A diferencia de otros relatos aquí Ramón se hace minucioso,
cuenta paso por paso los rumbos de su escalada. Entonces no conocían otrro
medio que el estilo alpino y preparan sus petates para una escalada de diez
días, un peso que se muestra insoportable a la hora de arrastrarlo por un
corredor de cincuenta a sesenta grados y que en algún momento son incapaces de
izar obligándoles agotados a pasar la noche a pelo. En el collado donde
descansan un día, uno de los compañeros se retira y Ramón cuenta arrepentido sobre
el reproche que siente por haberle
dejado descender solo por el corredor. De los cuatro días de escalada hasta
situarse a doscientos metros por debajo de la cumbre no escribe nada, menciona
la excelente calidad y firmeza del granito, en contraposición con la zona de
esquistos que les queda por delante. Una cueva excavada en la nieve les sirve
de cobijo y aquella misma tarde comienza a nevar… y no para en los tres días
siguientes cuando al fin comprenden que no sólo no iban a llegar a la cumbre
sino que no podrían bajar. En medio de unas condiciones durísimas emplean un
día en rapelar los setecientos metros que les separa del collado. Al final
están tan agotados que se ven obligados a abandonar todo el equipo a excepción
de los sacos de dormir. Después de rastrear el collado con las últimas luces
descubren un montículo de nieve bajo el cual está su tienda que se encontraba
totalmente destruida pero donde sí hay gas con que hacer agua y algo de comida.

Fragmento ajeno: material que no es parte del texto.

## build 74
Design sd_card_top, start of the top module:
module sd_card_top
#(
	parameter  SPI_LOW_SPEED_DIV = 248,          
	parameter  SPI_HIGH_SPEED_DIV = 0            
)
(
	input            clk,
	input            rst,
	output           SD_nCS,                     
	output           SD_DCLK,                    
	output           SD_MOSI,                    
	input            SD_MISO,                    
	output           sd_init_done,               
	input            sd_sec_read,                
	input[31:0]      sd_sec_read_addr,           
	output[7:0]      sd_sec_read_data,           
	output           sd_sec_read_data_valid,     
	output           sd_sec_read_end,            
	input            sd_sec_write,               
	input[31:0]      sd_sec_write_addr,          
	input[7:0]       sd_sec_write_data,          
	output           sd_sec_write_data_req,      
	output           sd_sec_write_end            
);
Size: about 200 flip-flops, about 93 I/O pins, roughly 0.0097 sq mm of cells after synthesis.
make LEC_CHECK=0 ABC_AREA=0 CAP_MARGIN=20 CORE_MARGIN=2 CORE_UTILIZATION=72 CTS_CLUSTER_DIAMETER=205 CTS_CLUSTER_SIZE=15 SETUP_SLACK_MARGIN=0.45 SLEW_MARGIN=20 finish   # period 2.24 ns
run.sh (not shown) runs the stock make flow with config.mk's settings and CLKGATE_MAP_FILE=.
global routing: build 74 exited with error
### build 74 -> build 19
Settings: ABC_AREA removed (was 0); CTS_CLUSTER_SIZE removed (was 15); SETUP_SLACK_MARGIN changed from 0.45 to 0.83; CTS_CLUSTER_DIAMETER removed (was 205); CORE_UTILIZATION changed from 72 to 64; the clock period (ns, I/O delays scaled along) changed from 2.24 to 3.4.
==> comparison <==
- Build 19 ended with every stage complete and zero timing, DRC or antenna violations.
- Build 19 against build 74: post-synthesis cell count from yosys flat, number of placed instances with taps included down about 4%, count of buffers added by post-CTS timing repair for setup down 30, count of input and output buffers flat.
- Simple logic cell fraction of the synthesized area came out exactly the same in build 74 and build 19.
- Between build 74 and build 19, minimum setup slack after placement increased.
- Summary — die area, build 19 relative to build 74: higher, by about 12%.
- Compared with build 74, in build 19 cell area reported after detailed placement down 6.2%, number of clock buffers inserted by TritonCTS up 4.
- Compared with build 74, build 19 shows a higher placer congestion estimate.
- ~same post-synth design cell area in build 74 and build 19
What build 55 does differently from build 19 at the input level:
Settings: setting CTS_CLUSTER_SIZE to 15 for the first time; changing CORE_UTILIZATION from 64 to 66; removing SETUP_SLACK_MARGIN (formerly 0.83); changing the clock period (ns, I/O delays scaled along) from 3.4 to 2.24.
## What came out
Build 19 ended up with sd_card_cmd_m0.state[15]$_DFF_PP0_ as its beginning of the critical path; build 55 ended up with sd_card_cmd_m0.state[13]$_DFF_PP0_.
Build 55 against build 19; count of vias placed by the detailed router is up by a little under 10%.
Build 55: power density normalized to cell area is about 40% higher than what build 19 reported.
Looking at peak ir drop on the vdd network across both flows, build 55 is the weaker of the two, with build 19 ahead.
Summary: with build 19 as the reference, global-route wire length before repair in build 55 moved up by a little under 10%.
Build 55 -> stages 100% | layout checks FAIL | setup timing
Here is what was changed in the inputs of build 28 compared with build 55.
Settings: CTS_CLUSTER_SIZE: 15 -> unset; CORE_UTILIZATION: 66 -> 48; the clock period (ns, I/O delays scaled along): 2.24 -> 3.58.
==> results <==
- From build 55 to build 28 the numbers moved as follows: cell count of the worst reg-to-reg path has increased; wire length on met1 has increased.
- The global router's overall resource usage of build 28 is lower than that of build 55.
- Build 28 completed every stage of the flow, and the final layout passed the timing, design-rule and antenna checks.
- Final worst-path setup slack (lower): build 55

========
Starting RTL as in the previous note.
Settings: LEC_CHECK=0, CAP_MARGIN=5, CORE_MARGIN=2, CORE_UTILIZATION=70, CTS_CLUSTER_SIZE=14, SLEW_MARGIN=20; clock period 2.22 ns.
The first run finished with negative setup slack left.
Then changed:
--- a/flow/config.mk
+++ b/flow/config.mk
@@ -7,6 +7,8 @@
 export LEC_CHECK = 0
-export CAP_MARGIN = 5
+export ABC_AREA = 1
+export CAP_MARGIN = 20
 export CORE_MARGIN = 2
 export CORE_UTILIZATION = 70
-export CTS_CLUSTER_SIZE = 14
+export CTS_CLUSTER_DIAMETER = 205
+export CTS_CLUSTER_SIZE = 15
 export SLEW_MARGIN = 20
==> flow/constraint.sdc (replaced) <==
create_clock -name core_clock -period 2.24 [get_ports {clk}]
set_input_delay 0.4480 -clock core_clock [delete_from_list [all_inputs] [get_ports {clk}]]
set_output_delay 0.4480 -clock core_clock [all_outputs]
set_load 0.01 [all_outputs]
After rerunning: The new run completed without violations; core utilization falls by 8.6 points; routed wire length falls by 28%; hold slack improves by 0.0043 ns.
Then changed:
--- a/flow/config.mk
+++ b/flow/config.mk
@@ -7,8 +7,5 @@
 export LEC_CHECK = 0
-export ABC_AREA = 1
 export CAP_MARGIN = 20
 export CORE_MARGIN = 2
-export CORE_UTILIZATION = 70
-export CTS_CLUSTER_DIAMETER = 205
-export CTS_CLUSTER_SIZE = 15
+export CORE_UTILIZATION = 40
 export SLEW_MARGIN = 20
==> flow/constraint.sdc (replaced) <==
create_clock -name core_clock -period 3.58 [get_ports {clk}]
set_input_delay 0.7160 -clock core_clock [delete_from_list [all_inputs] [get_ports {clk}]]
set_output_delay 0.7160 -clock core_clock [all_outputs]
set_load 0.01 [all_outputs]
Result:
- sequential share of layout area falls by 0.86 points
- cell area rises by a few percent
- first-iteration DRC count falls by about a fifth
- routed wire length stays flat
- via count falls by roughly a tenth
Then changed:
--- a/flow/config.mk
+++ b/flow/config.mk
@@ -7,5 +7,7 @@
 export LEC_CHECK = 0
+export ABC_AREA = 1
 export CAP_MARGIN = 20
-export CORE_MARGIN = 2
+export CORE_MARGIN = 5
 export CORE_UTILIZATION = 40
+export GPL_TIMING_DRIVEN = 0
 export SLEW_MARGIN = 20
==> flow/constraint.sdc (replaced) <==
create_clock -name core_clock -period 5.0 [get_ports {clk}]
set_input_delay 1.0000 -clock core_clock [delete_from_list [all_inputs] [get_ports {clk}]]
set_output_delay 1.0000 -clock core_clock [all_outputs]
set_load 0.01 [all_outputs]
The changed run completed with no timing, DRC or antenna violations.
Routed wire length is higher by about 4%.
Critical path depth drops by 5.
Design area came out higher by about 1.5%.
Synthesized cell count went up by 17%.
Non-clock buffer count rose by 33.
Worst setup slack gets better by 1.8 ns.
Synthesized area went up by 1.9%.
Core utilization decreases by 0.71 points.
Via count rises by about 8%.
Final cell count increases by 15%.
Power is estimated from default activity; no workload was simulated.
==> flow/design.v (excerpt) <==
module cam_pixel_labeler (
    input  logic        clk,
    input  logic        reset,
    input  logic        href,
    input  logic        vsync,
    input  logic [ 7:0] ov7670_data,
    output logic        we,
    output logic [16:0] wAddr,
    output logic [ 2:0] label_data,
    output logic        camera_dp_en,
    output logic        v_finish_camera,
    output logic [ 9:0] x_pixel_camera,
    output logic [ 9:0] y_pixel_camera
);
Size in the first run: ~55 I/O pins, roughly 27,000 µm² of cells after synthesis.
==> flow/config.mk <==
export PLATFORM = sky130hd
export DESIGN_NAME = cam_pixel_labeler
export DESIGN_NICKNAME = cam_pixel_labeler
export VERILOG_FILES = /design/flow/design.v
export SDC_FILE = /design/flow/constraint.sdc
export NUM_CORES = 4
export LEC_CHECK = 0
export ABC_AREA = 1
export CAP_MARGIN = 20
export CORE_ASPECT_RATIO = 0.5
export CORE_MARGIN = 2
export CORE_UTILIZATION = 69
export CTS_CLUSTER_DIAMETER = 251
export CTS_CLUSTER_SIZE = 98
export SETUP_SLACK_MARGIN = 4.3
export SLEW_MARGIN = 20
export TNS_END_PERCENT = 5
==> flow/constraint.sdc <==
create_clock -name core_clock -period 49.5 [get_ports {clk}]
set_input_delay 9.9000 -clock core_clock [delete_from_list [all_inputs] [get_ports {clk}]]
set_output_delay 9.9000 -clock core_clock [all_outputs]
set_load 0.01 [all_outputs]
run.sh (not shown) runs the stock make flow with config.mk's settings and CLKGATE_MAP_FILE=.
The baseline ended with an error in 3_5_place_dp.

Aquello nos salvó la vida, escribe Ramón. Cuando el oficial de enlace regresa a
recoger el campamento, convencido de que no han podido sobrevivir a las
tormentas de los últimos días, y entra en la tienda-comedor “dio un grito
horrorizado y salió corriendo. Acababa de toparse con un espectro. Era yo, con
un montón de kilos menos y toda la pinta de haber regresado del infierno”,
escribe Ramón.
Es cierto que a falta de detalles en el relato uno tiene
que echarle imaginación para intentar meterse dentro de la piel de estos
jóvenes soportando después de varios días de escalada una tormenta durante tres
días más, un descenso en medio de un tiempo endemoniado, pero por poco que se pueda
imaginar el grito del enlace al verlos habla por sí mismo.

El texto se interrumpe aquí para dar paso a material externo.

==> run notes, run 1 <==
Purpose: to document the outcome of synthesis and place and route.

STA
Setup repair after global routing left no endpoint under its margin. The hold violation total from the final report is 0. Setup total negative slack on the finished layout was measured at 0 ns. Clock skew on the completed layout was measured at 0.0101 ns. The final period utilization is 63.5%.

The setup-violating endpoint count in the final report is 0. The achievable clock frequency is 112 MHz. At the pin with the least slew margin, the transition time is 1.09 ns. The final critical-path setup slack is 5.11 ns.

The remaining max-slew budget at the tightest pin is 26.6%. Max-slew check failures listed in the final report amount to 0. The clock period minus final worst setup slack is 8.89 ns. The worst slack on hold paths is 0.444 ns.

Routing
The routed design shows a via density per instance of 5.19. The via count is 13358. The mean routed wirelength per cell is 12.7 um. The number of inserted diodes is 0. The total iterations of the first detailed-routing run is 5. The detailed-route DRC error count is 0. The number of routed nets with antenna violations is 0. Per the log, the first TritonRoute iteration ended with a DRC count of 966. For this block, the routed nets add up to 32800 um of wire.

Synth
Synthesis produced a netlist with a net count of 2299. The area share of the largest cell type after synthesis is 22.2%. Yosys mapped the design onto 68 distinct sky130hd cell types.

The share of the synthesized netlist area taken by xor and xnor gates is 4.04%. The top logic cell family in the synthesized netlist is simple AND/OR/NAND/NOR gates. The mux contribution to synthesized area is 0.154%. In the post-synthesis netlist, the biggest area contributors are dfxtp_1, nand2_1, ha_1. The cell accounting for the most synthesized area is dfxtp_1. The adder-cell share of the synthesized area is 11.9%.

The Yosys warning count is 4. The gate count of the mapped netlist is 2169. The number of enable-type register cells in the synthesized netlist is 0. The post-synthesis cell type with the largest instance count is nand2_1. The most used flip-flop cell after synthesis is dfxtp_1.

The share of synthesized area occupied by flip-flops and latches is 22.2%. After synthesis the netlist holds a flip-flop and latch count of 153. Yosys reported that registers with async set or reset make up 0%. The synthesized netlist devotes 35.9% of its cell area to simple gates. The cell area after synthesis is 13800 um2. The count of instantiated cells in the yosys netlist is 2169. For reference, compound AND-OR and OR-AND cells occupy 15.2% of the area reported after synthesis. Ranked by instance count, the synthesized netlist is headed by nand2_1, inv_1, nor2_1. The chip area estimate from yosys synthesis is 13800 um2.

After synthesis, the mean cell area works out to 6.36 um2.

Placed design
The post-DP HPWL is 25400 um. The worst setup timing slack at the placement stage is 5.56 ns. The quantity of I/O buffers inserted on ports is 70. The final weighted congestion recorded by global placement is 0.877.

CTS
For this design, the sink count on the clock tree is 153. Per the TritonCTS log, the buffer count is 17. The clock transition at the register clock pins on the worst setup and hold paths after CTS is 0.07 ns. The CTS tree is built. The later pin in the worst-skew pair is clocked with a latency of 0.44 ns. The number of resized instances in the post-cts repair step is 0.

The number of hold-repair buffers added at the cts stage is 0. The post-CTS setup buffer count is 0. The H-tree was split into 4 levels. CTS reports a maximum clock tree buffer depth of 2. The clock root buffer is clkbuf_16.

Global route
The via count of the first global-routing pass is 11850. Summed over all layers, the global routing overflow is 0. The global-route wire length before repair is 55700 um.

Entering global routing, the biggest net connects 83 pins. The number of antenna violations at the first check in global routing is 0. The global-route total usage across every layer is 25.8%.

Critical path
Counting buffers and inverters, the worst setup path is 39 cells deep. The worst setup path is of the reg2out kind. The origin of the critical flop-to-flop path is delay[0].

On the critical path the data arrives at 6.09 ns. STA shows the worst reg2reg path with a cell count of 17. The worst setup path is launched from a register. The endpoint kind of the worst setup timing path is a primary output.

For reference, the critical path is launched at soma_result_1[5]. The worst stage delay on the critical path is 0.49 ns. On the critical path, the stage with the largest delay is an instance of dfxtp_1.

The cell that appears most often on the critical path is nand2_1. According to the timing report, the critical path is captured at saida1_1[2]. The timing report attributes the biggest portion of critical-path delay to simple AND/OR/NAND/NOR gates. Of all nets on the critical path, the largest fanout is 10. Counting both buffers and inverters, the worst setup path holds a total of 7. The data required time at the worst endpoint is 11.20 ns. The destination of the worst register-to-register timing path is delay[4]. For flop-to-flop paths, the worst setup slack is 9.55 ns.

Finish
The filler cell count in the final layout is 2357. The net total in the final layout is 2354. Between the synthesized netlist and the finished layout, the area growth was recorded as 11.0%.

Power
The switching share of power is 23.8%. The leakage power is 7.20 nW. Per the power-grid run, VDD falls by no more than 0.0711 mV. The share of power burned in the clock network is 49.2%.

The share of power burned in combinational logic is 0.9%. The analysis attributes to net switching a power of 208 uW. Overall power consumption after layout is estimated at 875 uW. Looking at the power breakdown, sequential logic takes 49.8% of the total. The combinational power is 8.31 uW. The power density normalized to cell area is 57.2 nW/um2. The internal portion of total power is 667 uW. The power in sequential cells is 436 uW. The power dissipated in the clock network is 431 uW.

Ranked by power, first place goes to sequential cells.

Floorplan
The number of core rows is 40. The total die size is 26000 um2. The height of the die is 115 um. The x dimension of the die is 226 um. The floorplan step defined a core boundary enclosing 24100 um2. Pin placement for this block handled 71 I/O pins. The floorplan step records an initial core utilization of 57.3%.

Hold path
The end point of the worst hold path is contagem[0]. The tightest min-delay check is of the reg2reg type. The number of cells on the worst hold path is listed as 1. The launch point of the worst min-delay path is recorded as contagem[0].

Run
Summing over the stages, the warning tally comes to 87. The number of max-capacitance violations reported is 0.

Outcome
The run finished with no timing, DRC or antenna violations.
<file path="flow/constraint.sdc">
create_clock -name core_clock -period 2.42 [get_ports {clk}]
set_input_delay 0.4840 -clock core_clock [delete_from_list [all_inputs] [get_ports {clk}]]
set_output_delay 0.4840 -clock core_clock [all_outputs]
set_load 0.01 [all_outputs]
</file>
<file path="flow/config.mk">
export PLATFORM = sky130hd
export DESIGN_NAME = Sine_wave
export DESIGN_NICKNAME = Sine_wave
export VERILOG_FILES = /design/flow/design.v
export SDC_FILE = /design/flow/constraint.sdc
export NUM_CORES = 4
export LEC_CHECK = 0
export CAP_MARGIN = 0
export CORE_MARGIN = 2
export CORE_UTILIZATION = 72
export CTS_CLUSTER_DIAMETER = 337
export CTS_CLUSTER_SIZE = 76
export MAX_ROUTING_LAYER = met4
export PLACE_DENSITY_LB_ADDON = 0.0
export SETUP_SLACK_MARGIN = 0.68
export SLEW_MARGIN = 20
</file>
<file path="flow/run.sh">
#!/bin/bash
# the make line also repeats each setting of config.mk as NAME=value (left out here)
make -C /OpenROAD-flow-scripts/flow DESIGN_CONFIG=/design/flow/config.mk WORK_HOME=/design/flow/orfs CLKGATE_MAP_FILE= finish
</file>
`timescale 1ns / 1ps
module ANITA3_trigger_holdoff(
		input clk250_i,
		input rst_i,
		input trig_i,
		output holdoff_o
    );
	reg holdoff_div_2;
	reg [3:0] holdoff_counter;
	wire [4:0] holdoff_counter_plus_one = holdoff_counter + 1;
	reg trigger_holdoff;
	reg clear_holdoff;
	always @(posedge clk250_i) begin
		if (rst_i) begin
			trigger_holdoff <= 0;
			holdoff_div_2 <= 0;
			holdoff_counter <= {4{1'b0}};
			clear_holdoff <= 0;
		end else begin
			if (clear_holdoff) trigger_holdoff <= 0;
			else if (trig_i) trigger_holdoff <= 1;
			if (!trigger_holdoff) holdoff_div_2 <= 0;
			else holdoff_div_2 <= ~holdoff_div_2;
			if (!trigger_holdoff) holdoff_counter <= {4{1'b0}};
			else if (holdoff_div_2) holdoff_counter <= holdoff_counter_plus_one;
			clear_holdoff <= holdoff_counter_plus_one[4];
		end
	end
	assign holdoff_o = trigger_holdoff;
endmodule
`timescale 1ns / 1ps
module ANITA3_simple_trigger_map(
		clk250_i,
		rst_i,
		L1_i,
		mask_i,
		V_pol_phi_o,
		H_pol_phi_o
    );
	parameter NUM_SURFS = 12;
	parameter NUM_TRIG = 4;
	parameter NUM_PHI = 16;
	input clk250_i;
	input rst_i;
	input [NUM_SURFS*NUM_TRIG-1:0] L1_i;
	input [2*NUM_PHI-1:0] mask_i;
	output [NUM_PHI-1:0] V_pol_phi_o;
	output [NUM_PHI-1:0] H_pol_phi_o;
	wire [NUM_PHI-1:0] V_pol_phi_in;
	wire [NUM_PHI-1:0] H_pol_phi_in;
	wire [NUM_TRIG-1:0] SURF_L1[NUM_SURFS-1:0];
	generate
		genvar s;
		for (s=0;s<NUM_SURFS;s=s+1) begin : SL
			assign SURF_L1[s] = L1_i[4*s +: 4];
		end
	endgenerate
	wire [NUM_PHI-1:0] V_pol_mask = mask_i[0 +: NUM_PHI];
	wire [NUM_PHI-1:0] H_pol_mask = mask_i[NUM_PHI +: NUM_PHI];
	reg [NUM_PHI-1:0] V_pol_phi_reg;
	reg [NUM_PHI-1:0] H_pol_phi_reg;
	reg [NUM_PHI-1:0] V_pol_phi_pipe;
	reg [NUM_PHI-1:0] H_pol_phi_pipe;
	assign V_pol_phi_in[0] = SURF_L1[2][0];
	assign V_pol_phi_in[4] = SURF_L1[2][1];
	assign H_pol_phi_in[0] = SURF_L1[2][2];
	assign H_pol_phi_in[4] = SURF_L1[2][3];
	assign V_pol_phi_in[2] = SURF_L1[3][0];
	assign V_pol_phi_in[6] = SURF_L1[3][1];
	assign H_pol_phi_in[2] = SURF_L1[3][2];
	assign H_pol_phi_in[6] = SURF_L1[3][3];
	assign V_pol_phi_in[1] = SURF_L1[4][0];
	assign V_pol_phi_in[5] = SURF_L1[4][1];
	assign H_pol_phi_in[1] = SURF_L1[4][2];
	assign H_pol_phi_in[5] = SURF_L1[4][3];
	assign V_pol_phi_in[3] = SURF_L1[5][0];
	assign V_pol_phi_in[7] = SURF_L1[5][1];
	assign H_pol_phi_in[3] = SURF_L1[5][2];
	assign H_pol_phi_in[7] = SURF_L1[5][3];
	assign V_pol_phi_in[15] = SURF_L1[6][0];
	assign V_pol_phi_in[11] = SURF_L1[6][1];
	assign H_pol_phi_in[15] = SURF_L1[6][2];
	assign H_pol_phi_in[11] = SURF_L1[6][3];
	assign V_pol_phi_in[13] = SURF_L1[7][0];
	assign V_pol_phi_in[9] = SURF_L1[7][1];
	assign H_pol_phi_in[13] = SURF_L1[7][2];
	assign H_pol_phi_in[9] = SURF_L1[7][3];
	assign V_pol_phi_in[14] = SURF_L1[8][0];
	assign V_pol_phi_in[10] = SURF_L1[8][1];
	assign H_pol_phi_in[14] = SURF_L1[8][2];
	assign H_pol_phi_in[10] = SURF_L1[8][3];
	assign V_pol_phi_in[12] = SURF_L1[9][0];
	assign V_pol_phi_in[8] = SURF_L1[9][1];
	assign H_pol_phi_in[12] = SURF_L1[9][2];
	assign H_pol_phi_in[8] = SURF_L1[9][3];
	generate
		genvar j;
		for (j=0;j<NUM_PHI;j=j+1) begin : PHI
			always @(posedge clk250_i) begin : IFF
				if (rst_i) V_pol_phi_reg[j] <= 0;
				else if (V_pol_mask[j]) V_pol_phi_reg[j] <= 0;
				else V_pol_phi_reg[j] <= V_pol_phi_in[j];
				if (rst_i) H_pol_phi_reg[j] <= 0;
				else if (H_pol_mask[j]) H_pol_phi_reg[j] <= 0;
				else H_pol_phi_reg[j] <= H_pol_phi_in[j];
			end
		end
	endgenerate
	always @(posedge clk250_i) begin
		if (rst_i) begin
			V_pol_phi_pipe <= {NUM_PHI{1'b0}};
			H_pol_phi_pipe <= {NUM_PHI{1'b0}};
		end else begin
			V_pol_phi_pipe <= V_pol_phi_reg;
			H_pol_phi_pipe <= H_pol_phi_reg;
		end
	end
	assign V_pol_phi_o = V_pol_phi_pipe;
	assign H_pol_phi_o = H_pol_phi_pipe;
endmodule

Mañana me espera la lectura sobre el Chogolisa. Y, sí, antes de irme a dormir recuerdo emocionado cómo en el pasado invierno los últimos minutos antes de conciliar el sueño, ya en la cama, encendía la luz de la mesilla y me sumergía en las páginas del libro de Hermann Bulh (Del Tirol al Nanga Parbat). Poco a poco la lectura de aquel libro me duró un par de semanas. En esa hora tan especial de la madrugada seguí paso a paso la pasión de Hermann Buhl hasta el último momento, hasta ese instante en que en un descenso no excesivamente complicado, pero en medio de una tormenta, Kurt Diemberger cae en la cuenta de que su compañero, que hacía unos momentos le pisaba los talones, ya no está. Se vuelve y se encuentra con que éste ha desparecido al derrumbarse una cornisa. Recuerdo que aquella noche que terminé el libro me pasó por la memoria toda la vida de este hombre. Termino este post con unas líneas suyas. “Claro que uno conoce la montaña y sus peligros: ¿cómo sería posible no sentir respeto por ella? Unidos y en amistad con la naturaleza y todo lo bello de este mundo, pero sabiendo bien que no hemos domeñado la grandiosidad de la montaña, sino tan sólo a nosotros mismos”.